### Records supplied

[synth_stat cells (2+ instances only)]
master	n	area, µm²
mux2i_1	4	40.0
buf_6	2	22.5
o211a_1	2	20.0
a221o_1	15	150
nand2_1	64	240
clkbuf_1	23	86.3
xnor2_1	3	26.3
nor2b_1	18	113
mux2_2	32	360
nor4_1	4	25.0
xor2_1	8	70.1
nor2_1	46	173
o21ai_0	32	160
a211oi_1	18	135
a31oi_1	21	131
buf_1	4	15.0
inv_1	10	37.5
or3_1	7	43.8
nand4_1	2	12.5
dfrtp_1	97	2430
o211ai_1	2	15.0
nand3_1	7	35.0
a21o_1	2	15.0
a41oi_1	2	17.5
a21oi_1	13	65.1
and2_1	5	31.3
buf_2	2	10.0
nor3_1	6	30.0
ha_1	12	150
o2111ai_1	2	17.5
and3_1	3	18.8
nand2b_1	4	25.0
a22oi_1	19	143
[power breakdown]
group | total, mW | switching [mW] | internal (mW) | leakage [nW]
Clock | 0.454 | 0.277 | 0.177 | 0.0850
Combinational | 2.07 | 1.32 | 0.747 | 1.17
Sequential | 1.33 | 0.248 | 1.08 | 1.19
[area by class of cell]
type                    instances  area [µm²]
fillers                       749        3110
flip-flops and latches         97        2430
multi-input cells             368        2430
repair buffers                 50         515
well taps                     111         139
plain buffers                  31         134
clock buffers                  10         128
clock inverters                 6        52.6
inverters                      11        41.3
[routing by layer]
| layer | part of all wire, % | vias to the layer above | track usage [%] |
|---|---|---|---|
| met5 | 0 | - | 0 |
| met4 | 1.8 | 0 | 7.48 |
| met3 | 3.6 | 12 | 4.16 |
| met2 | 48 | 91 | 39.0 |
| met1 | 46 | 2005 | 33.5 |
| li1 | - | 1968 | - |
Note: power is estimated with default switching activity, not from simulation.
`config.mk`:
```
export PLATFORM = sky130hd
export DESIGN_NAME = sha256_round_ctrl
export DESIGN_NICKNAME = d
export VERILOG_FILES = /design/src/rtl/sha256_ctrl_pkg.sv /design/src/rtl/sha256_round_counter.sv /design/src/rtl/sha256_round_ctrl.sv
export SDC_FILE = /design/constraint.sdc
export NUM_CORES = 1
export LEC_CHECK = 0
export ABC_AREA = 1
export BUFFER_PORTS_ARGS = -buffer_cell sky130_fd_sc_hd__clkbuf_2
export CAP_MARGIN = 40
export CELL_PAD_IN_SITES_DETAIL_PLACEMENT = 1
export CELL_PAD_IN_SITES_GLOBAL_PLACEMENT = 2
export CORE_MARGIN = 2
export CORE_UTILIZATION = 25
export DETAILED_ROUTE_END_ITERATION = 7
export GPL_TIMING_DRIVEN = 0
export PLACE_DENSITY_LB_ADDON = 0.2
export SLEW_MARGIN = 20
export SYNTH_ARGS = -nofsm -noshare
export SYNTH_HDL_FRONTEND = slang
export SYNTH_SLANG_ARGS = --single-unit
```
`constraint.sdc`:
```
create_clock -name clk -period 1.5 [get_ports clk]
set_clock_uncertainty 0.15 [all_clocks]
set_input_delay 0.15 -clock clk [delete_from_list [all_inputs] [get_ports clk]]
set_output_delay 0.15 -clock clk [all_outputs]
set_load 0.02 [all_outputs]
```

######
### Records supplied

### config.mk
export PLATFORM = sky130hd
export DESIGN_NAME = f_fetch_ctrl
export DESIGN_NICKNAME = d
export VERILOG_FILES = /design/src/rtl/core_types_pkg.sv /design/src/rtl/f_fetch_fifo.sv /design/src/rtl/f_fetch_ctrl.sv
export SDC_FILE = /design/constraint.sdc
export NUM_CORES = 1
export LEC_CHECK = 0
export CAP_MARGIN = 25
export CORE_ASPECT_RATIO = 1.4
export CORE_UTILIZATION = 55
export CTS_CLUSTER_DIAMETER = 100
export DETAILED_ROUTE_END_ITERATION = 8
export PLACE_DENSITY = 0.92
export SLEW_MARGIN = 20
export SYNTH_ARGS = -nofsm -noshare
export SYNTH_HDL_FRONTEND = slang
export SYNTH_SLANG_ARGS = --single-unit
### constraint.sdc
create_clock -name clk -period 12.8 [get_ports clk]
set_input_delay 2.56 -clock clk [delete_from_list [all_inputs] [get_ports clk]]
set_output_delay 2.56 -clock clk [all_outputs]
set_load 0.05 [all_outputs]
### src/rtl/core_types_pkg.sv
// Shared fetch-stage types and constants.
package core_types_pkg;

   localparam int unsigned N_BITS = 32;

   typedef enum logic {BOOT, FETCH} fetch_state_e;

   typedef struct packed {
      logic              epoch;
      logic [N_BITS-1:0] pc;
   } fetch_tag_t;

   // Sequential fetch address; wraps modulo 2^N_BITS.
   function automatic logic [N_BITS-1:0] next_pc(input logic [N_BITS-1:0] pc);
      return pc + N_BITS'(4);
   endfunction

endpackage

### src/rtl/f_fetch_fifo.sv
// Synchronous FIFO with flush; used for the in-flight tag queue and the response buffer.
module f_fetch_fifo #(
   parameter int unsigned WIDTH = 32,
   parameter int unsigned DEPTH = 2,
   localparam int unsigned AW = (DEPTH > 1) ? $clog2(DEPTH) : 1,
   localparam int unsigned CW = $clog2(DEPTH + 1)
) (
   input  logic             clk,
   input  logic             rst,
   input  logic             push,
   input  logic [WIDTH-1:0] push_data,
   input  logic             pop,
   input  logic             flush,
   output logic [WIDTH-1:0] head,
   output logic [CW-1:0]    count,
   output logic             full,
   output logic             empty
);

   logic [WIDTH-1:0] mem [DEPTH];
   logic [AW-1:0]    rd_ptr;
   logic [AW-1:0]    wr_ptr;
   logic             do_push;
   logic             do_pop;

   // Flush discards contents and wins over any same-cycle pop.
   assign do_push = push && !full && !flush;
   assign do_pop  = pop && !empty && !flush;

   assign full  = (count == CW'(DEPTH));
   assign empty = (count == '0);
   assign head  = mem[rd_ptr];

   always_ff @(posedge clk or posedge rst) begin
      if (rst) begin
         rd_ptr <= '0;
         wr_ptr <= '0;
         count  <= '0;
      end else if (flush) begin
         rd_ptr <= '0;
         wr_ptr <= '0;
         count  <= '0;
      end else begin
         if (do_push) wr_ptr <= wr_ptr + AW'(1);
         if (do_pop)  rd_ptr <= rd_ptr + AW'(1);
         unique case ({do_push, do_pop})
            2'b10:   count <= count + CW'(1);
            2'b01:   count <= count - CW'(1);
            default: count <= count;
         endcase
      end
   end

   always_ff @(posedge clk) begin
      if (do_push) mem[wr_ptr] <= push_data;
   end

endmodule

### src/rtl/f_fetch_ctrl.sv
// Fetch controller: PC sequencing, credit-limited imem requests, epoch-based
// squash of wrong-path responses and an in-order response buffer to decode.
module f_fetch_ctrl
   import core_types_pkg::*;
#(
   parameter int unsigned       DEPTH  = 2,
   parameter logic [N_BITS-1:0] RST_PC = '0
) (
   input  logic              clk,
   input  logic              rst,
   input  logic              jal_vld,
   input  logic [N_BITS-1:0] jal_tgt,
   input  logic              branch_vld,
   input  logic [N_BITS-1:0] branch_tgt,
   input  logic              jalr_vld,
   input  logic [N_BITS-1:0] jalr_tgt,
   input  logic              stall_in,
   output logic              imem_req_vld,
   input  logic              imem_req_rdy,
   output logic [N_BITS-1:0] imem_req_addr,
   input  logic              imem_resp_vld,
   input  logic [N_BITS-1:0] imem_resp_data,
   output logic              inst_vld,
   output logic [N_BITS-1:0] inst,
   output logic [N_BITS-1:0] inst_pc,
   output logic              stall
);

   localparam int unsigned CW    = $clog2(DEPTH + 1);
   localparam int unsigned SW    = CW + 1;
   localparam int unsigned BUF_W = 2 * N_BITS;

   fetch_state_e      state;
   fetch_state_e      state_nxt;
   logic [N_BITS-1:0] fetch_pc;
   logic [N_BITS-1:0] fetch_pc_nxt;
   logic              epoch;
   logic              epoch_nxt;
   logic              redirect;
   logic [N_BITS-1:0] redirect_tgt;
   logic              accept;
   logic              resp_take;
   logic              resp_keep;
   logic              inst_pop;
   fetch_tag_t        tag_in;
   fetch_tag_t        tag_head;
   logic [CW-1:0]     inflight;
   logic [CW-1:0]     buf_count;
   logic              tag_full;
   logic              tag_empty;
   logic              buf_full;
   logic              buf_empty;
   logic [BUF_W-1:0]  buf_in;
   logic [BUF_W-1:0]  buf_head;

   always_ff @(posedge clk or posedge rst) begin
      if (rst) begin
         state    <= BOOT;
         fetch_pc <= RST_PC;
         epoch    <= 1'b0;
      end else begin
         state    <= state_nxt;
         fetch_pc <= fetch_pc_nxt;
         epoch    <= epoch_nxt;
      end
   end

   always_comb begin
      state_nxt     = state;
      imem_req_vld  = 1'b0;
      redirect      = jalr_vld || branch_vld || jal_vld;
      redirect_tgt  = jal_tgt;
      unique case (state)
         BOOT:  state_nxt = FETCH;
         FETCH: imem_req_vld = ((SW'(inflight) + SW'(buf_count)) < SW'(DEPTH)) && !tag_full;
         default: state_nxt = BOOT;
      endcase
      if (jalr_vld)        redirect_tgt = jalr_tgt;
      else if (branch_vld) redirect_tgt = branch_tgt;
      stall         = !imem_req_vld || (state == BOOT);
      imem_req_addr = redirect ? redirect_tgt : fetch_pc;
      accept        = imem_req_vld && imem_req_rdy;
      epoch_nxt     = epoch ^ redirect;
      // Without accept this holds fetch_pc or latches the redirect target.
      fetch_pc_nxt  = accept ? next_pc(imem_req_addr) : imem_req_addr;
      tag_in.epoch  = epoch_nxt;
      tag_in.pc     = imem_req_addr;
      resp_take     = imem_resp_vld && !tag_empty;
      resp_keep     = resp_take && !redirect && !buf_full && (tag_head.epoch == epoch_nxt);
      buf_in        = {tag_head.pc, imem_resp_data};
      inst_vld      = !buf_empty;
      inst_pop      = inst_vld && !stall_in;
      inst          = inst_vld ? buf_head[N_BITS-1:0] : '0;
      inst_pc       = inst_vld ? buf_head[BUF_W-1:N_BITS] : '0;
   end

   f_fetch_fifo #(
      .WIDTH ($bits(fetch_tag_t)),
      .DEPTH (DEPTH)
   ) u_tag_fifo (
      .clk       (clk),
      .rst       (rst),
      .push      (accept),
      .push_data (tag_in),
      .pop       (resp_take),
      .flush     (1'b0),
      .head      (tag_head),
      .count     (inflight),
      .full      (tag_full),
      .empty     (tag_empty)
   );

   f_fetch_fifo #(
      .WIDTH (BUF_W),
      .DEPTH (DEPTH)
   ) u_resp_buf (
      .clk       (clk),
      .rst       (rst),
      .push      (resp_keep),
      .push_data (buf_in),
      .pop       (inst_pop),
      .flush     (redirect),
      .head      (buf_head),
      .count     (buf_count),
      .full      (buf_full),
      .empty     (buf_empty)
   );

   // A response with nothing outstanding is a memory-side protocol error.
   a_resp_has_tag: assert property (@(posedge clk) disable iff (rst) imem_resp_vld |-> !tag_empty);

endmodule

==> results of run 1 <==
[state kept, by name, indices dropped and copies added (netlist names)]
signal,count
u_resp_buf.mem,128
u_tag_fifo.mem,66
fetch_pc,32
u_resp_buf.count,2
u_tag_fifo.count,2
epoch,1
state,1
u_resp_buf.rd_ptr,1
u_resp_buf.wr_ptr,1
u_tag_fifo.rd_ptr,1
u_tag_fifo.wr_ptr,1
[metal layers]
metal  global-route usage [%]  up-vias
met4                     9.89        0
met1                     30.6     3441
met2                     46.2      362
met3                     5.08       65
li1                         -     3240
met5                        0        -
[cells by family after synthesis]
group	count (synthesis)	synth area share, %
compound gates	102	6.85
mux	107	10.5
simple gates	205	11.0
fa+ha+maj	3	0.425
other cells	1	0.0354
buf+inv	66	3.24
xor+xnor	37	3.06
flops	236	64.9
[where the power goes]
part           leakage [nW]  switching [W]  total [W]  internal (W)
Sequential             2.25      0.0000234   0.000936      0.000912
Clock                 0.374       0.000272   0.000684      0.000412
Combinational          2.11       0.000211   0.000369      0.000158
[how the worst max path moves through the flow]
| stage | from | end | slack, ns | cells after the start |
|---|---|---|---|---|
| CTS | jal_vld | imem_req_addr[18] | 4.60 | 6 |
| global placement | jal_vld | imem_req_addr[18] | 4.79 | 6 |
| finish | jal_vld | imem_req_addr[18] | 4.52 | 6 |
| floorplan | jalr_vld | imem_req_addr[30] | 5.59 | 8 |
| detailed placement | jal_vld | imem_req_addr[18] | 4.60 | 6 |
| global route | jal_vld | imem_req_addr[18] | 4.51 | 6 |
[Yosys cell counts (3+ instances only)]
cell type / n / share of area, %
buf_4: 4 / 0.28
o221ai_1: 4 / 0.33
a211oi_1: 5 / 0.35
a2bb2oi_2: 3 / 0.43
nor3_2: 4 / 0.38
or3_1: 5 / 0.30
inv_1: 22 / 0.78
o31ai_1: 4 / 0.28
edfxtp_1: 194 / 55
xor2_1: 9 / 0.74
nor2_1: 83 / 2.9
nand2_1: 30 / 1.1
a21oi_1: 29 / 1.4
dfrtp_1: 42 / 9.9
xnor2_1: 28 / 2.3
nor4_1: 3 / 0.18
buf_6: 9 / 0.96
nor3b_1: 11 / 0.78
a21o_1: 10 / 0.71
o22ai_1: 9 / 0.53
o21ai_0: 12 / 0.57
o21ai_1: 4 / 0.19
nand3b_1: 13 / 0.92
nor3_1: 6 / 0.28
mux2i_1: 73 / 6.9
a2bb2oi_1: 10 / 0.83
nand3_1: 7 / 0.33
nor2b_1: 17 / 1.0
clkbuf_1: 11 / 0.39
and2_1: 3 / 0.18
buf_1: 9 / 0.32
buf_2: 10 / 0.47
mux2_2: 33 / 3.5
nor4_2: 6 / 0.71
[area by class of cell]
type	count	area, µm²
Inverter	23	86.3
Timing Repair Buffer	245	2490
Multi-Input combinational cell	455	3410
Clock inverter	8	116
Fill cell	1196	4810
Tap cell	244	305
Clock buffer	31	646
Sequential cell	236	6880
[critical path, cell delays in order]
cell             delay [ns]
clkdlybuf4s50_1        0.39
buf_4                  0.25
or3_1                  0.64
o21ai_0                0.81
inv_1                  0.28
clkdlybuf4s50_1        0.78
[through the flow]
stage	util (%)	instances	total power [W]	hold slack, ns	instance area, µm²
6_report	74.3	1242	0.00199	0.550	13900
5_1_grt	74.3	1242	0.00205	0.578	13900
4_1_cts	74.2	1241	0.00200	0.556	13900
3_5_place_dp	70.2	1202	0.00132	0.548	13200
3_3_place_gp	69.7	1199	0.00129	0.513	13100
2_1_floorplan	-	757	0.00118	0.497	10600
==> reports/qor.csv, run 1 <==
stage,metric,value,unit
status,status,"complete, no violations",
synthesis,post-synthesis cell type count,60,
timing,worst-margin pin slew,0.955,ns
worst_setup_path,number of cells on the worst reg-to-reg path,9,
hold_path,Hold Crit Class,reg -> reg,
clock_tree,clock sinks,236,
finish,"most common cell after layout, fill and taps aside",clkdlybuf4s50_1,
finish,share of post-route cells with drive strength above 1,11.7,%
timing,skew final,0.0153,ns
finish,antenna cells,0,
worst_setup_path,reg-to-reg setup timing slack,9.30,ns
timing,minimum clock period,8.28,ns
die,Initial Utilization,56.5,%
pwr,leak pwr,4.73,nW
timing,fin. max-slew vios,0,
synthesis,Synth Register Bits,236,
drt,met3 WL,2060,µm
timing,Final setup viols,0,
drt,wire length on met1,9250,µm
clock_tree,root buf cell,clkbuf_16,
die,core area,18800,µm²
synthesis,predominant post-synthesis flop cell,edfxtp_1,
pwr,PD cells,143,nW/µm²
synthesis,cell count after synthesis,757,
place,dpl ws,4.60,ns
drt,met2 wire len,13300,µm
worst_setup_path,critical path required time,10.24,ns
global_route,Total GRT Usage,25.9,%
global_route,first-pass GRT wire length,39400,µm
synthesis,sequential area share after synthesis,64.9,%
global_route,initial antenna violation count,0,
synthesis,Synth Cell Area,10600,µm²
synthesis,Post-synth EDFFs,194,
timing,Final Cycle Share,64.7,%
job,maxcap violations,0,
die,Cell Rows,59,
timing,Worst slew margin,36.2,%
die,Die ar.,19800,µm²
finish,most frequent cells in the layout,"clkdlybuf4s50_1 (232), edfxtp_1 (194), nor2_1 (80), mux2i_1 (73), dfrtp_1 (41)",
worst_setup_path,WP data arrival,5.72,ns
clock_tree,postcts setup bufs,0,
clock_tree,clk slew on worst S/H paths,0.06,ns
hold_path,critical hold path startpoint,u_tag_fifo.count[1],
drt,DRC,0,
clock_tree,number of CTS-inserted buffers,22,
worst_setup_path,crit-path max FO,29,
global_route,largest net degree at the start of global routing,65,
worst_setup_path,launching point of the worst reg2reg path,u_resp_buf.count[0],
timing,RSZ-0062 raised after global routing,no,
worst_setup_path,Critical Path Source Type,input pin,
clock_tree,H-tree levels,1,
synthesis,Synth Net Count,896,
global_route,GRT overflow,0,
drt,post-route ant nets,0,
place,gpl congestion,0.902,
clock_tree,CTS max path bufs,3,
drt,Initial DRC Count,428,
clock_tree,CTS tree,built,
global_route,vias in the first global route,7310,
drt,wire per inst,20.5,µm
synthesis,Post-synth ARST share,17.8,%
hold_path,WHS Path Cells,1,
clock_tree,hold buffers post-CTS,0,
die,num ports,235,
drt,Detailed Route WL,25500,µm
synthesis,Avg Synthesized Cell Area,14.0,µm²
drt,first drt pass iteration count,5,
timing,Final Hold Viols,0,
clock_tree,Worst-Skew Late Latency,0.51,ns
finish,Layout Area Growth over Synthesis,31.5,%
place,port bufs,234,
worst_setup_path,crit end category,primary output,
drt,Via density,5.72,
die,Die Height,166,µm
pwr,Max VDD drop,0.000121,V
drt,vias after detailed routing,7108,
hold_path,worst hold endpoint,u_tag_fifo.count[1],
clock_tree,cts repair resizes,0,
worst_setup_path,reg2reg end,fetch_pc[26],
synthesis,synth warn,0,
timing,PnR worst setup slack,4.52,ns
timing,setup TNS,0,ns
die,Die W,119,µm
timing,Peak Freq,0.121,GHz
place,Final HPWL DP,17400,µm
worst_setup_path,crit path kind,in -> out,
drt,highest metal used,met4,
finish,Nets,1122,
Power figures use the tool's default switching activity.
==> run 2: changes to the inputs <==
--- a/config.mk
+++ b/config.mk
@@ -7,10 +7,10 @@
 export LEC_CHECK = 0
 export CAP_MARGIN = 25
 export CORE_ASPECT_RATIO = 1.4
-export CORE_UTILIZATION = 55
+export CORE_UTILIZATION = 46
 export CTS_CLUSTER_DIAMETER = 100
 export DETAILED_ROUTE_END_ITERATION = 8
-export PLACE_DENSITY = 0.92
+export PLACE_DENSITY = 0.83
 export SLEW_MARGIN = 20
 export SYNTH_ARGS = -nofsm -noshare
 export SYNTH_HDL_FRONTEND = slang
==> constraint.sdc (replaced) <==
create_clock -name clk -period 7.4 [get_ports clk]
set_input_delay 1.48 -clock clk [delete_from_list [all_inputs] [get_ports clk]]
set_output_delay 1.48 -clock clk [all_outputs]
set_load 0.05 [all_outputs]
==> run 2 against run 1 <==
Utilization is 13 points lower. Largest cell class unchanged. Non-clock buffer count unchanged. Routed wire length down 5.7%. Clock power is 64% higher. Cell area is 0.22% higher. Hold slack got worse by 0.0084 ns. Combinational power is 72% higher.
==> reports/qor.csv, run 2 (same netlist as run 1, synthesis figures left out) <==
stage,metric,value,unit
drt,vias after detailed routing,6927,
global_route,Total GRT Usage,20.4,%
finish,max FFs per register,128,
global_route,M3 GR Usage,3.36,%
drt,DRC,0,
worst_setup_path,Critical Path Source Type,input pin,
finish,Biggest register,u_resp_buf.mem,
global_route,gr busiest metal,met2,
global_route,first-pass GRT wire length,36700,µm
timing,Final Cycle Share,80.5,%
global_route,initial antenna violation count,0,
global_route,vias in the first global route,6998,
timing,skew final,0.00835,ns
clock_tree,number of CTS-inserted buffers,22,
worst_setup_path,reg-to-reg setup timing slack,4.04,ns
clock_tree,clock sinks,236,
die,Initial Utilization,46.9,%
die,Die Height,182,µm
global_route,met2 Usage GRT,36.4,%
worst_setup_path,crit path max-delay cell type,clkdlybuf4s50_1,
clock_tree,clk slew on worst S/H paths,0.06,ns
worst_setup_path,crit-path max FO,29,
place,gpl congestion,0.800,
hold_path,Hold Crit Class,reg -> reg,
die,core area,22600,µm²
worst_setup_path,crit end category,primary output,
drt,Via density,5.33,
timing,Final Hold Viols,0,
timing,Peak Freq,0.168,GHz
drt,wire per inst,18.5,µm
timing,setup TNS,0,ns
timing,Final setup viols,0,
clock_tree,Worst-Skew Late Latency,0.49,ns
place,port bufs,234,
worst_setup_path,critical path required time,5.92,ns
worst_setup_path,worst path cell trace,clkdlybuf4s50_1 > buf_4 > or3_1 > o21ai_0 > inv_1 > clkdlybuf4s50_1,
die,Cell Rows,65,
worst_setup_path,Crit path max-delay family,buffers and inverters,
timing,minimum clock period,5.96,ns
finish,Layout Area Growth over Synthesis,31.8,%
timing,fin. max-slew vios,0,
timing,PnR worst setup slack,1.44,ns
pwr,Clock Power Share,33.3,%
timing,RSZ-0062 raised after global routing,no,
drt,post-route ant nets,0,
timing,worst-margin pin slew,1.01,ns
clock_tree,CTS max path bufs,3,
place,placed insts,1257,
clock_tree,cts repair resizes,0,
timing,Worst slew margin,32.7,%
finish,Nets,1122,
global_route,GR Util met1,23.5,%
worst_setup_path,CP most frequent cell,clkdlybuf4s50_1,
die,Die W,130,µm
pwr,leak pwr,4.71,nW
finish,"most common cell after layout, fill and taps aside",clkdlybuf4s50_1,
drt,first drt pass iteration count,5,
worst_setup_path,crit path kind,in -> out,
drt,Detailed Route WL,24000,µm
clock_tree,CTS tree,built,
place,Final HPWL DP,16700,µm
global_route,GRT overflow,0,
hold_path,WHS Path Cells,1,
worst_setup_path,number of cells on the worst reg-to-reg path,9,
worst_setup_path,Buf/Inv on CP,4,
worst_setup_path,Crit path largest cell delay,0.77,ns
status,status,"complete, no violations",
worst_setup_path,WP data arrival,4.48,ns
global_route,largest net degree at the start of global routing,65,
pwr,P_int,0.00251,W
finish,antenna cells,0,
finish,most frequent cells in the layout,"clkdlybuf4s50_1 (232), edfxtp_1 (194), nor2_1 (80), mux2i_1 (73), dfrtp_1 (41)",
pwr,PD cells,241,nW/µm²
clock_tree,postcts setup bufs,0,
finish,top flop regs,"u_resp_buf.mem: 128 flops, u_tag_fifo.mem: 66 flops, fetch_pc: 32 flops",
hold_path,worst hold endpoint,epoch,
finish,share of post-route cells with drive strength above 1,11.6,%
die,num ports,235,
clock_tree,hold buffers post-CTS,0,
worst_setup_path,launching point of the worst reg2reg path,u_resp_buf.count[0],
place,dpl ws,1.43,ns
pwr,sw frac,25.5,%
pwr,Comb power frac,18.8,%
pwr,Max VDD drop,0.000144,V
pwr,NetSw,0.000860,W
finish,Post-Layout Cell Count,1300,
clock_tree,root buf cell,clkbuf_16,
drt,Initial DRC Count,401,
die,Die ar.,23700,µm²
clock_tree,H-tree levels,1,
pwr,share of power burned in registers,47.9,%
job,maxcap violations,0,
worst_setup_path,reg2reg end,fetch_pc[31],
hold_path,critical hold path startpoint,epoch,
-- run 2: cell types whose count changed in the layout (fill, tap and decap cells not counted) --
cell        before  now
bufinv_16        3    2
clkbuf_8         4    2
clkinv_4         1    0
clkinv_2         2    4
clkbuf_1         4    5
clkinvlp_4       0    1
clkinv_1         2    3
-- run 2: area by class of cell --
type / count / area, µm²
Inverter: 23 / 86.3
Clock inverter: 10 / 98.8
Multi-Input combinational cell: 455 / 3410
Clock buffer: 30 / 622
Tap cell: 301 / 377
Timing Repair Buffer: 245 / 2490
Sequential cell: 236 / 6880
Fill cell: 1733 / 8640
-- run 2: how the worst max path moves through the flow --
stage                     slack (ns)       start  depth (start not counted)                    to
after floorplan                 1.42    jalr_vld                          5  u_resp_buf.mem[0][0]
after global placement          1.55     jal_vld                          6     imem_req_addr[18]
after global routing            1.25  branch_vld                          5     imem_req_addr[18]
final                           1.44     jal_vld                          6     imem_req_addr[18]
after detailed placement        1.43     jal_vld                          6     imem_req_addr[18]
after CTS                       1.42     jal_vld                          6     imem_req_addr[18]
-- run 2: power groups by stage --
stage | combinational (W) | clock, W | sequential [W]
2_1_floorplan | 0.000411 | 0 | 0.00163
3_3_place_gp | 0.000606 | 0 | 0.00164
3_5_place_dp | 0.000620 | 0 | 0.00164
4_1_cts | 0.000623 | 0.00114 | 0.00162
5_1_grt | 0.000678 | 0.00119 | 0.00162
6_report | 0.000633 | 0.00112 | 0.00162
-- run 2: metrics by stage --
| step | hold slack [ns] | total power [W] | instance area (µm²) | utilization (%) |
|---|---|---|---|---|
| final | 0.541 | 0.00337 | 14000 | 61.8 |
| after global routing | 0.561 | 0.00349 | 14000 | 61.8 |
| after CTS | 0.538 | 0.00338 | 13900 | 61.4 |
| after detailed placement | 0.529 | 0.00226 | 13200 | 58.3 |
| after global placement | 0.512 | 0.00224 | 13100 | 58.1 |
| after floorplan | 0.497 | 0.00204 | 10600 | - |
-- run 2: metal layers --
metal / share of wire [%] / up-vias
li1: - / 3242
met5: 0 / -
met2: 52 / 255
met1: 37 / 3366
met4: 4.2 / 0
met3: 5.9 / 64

######

▶ _What you have to do_: From the records above, extract exactly and only the lines that begin at the line with "[synth_stat cells (2+ instances only)]" and stop after the line with "Clock | 0.454 | 0.277 | 0.177 | 0.0850".

▶ _Finished exercise_:
[synth_stat cells (2+ instances only)]
master	n	area, µm²
mux2i_1	4	40.0
buf_6	2	22.5
o211a_1	2	20.0
a221o_1	15	150
nand2_1	64	240
clkbuf_1	23	86.3
xnor2_1	3	26.3
nor2b_1	18	113
mux2_2	32	360
nor4_1	4	25.0
xor2_1	8	70.1
nor2_1	46	173
o21ai_0	32	160
a211oi_1	18	135
a31oi_1	21	131
buf_1	4	15.0
inv_1	10	37.5
or3_1	7	43.8
nand4_1	2	12.5
dfrtp_1	97	2430
o211ai_1	2	15.0
nand3_1	7	35.0
a21o_1	2	15.0
a41oi_1	2	17.5
a21oi_1	13	65.1
and2_1	5	31.3
buf_2	2	10.0
nor3_1	6	30.0
ha_1	12	150
o2111ai_1	2	17.5
and3_1	3	18.8
nand2b_1	4	25.0
a22oi_1	19	143
[power breakdown]
group | total, mW | switching [mW] | internal (mW) | leakage [nW]
Clock | 0.454 | 0.277 | 0.177 | 0.0850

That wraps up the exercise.